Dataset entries
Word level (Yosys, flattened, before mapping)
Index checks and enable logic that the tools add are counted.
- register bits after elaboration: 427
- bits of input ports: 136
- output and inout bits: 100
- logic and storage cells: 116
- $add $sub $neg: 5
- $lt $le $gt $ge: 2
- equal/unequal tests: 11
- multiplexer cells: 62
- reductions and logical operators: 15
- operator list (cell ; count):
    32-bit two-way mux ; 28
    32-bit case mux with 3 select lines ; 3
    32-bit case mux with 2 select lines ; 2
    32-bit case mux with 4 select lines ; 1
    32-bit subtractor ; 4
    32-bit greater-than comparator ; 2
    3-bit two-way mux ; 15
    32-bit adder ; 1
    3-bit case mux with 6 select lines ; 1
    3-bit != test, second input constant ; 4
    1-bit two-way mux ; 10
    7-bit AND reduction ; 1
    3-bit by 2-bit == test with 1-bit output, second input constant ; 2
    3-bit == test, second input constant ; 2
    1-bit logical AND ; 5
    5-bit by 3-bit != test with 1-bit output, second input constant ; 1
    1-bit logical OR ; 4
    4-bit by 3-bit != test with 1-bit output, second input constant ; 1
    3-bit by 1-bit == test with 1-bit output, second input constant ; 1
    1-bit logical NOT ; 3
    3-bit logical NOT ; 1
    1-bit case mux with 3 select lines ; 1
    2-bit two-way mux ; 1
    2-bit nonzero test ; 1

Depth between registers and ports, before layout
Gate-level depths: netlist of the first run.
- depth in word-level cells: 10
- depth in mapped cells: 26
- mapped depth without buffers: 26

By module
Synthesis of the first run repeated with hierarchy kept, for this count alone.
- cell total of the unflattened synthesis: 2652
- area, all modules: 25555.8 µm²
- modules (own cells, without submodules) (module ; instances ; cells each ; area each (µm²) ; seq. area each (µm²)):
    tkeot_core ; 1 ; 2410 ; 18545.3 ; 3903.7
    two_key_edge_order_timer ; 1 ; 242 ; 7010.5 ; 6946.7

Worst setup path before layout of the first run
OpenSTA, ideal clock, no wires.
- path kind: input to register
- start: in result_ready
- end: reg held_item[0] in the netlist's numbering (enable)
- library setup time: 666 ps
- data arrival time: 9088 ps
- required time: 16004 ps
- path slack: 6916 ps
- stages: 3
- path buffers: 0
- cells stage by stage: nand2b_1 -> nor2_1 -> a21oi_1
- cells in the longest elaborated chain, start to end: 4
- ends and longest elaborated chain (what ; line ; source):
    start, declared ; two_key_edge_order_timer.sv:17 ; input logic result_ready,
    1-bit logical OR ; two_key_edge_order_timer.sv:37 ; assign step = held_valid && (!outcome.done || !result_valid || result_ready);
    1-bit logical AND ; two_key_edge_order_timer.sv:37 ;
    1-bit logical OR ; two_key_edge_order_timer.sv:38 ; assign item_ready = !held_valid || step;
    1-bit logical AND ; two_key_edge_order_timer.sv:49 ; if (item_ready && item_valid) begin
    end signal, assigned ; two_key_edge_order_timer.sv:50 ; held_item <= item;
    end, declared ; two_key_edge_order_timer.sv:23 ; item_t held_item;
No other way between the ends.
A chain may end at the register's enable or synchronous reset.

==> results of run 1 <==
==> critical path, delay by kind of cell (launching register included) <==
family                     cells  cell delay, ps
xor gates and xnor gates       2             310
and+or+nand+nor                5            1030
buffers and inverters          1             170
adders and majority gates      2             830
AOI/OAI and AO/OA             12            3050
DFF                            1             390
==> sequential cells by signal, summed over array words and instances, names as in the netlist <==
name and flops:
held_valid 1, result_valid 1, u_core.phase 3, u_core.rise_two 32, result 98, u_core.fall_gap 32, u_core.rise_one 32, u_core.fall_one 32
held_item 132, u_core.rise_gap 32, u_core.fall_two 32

- **Directions for this task**
Retrieve all lines from the data that contain the string "without".

- **Solution for this task**
- mapped depth without buffers: 26
- modules (own cells, without submodules) (module ; instances ; cells each ; area each (µm²) ; seq. area each (µm²)):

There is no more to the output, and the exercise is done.